Articolo 74. Associazione al fine di commettere il delitto di rivolta

Quando cinque o più appartenenti alla Polizia di Stato si associano allo scopo di commettere il delitto di rivolta, se il delitto non è commesso la pena è della reclusione da uno a quattro anni.

Non sono punibili coloro che impediscono l’esecuzione del delitto.

[11] Art. 284 c.p. (Insurrezione armata contro i poteri dello Stato)

Chiunque promuove un’insurrezione armata contro i poteri dello Stato è punito con l’ergastolo e, se l’insurrezione avviene, con la morte.
Coloro che partecipano all’insurrezione sono puniti con la reclusione da tre a quindici anni; coloro che la dirigono, con la morte.
L’insurrezione si considera armata anche se le armi sono soltanto tenute in un luogo di deposito.

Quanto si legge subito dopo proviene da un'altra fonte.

`config.mk`:
```
export PLATFORM = sky130hd
export DESIGN_NAME = ahb_lite_master
export DESIGN_NICKNAME = d
export VERILOG_FILES = /design/src/rtl/ahb_lite_master.sv
export SDC_FILE = /design/constraint.sdc
export NUM_CORES = 1
export LEC_CHECK = 0
export ABC_AREA = 1
export CAP_MARGIN = 25
export CORE_UTILIZATION = 39
export CTS_CLUSTER_SIZE = 10
export DETAILED_ROUTE_END_ITERATION = 16
export PLACE_DENSITY = 0.81
export SYNTH_ARGS = -nofsm -noshare
export SYNTH_HDL_FRONTEND = slang
export SYNTH_SLANG_ARGS = --single-unit
```
`constraint.sdc`:
```
create_clock -name clk -period 5 [get_ports clk]
set_input_delay 1.5 -clock clk [delete_from_list [all_inputs] [get_ports clk]]
set_output_delay 1.5 -clock clk [all_outputs]
set_load 0.01 [all_outputs]
```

[12] Decreto Legislativo 15 marzo 2010, n. 66 Codice dell’Ordinamento Militare

Art. 1475 Limitazioni all’esercizio del diritto di associazione e divieto di sciopero

1. La costituzione di associazioni o circoli fra militari è subordinata al preventivo assenso del Ministro della difesa.

2. I militari non possono costituire associazioni professionali a carattere sindacale o aderire ad altre associazioni sindacali.

3. I militari non possono aderire ad associazioni considerate segrete a norma di legge e a quelle incompatibili con i doveri derivanti dal giuramento prestato.

4. I militari non possono esercitare il diritto di sciopero.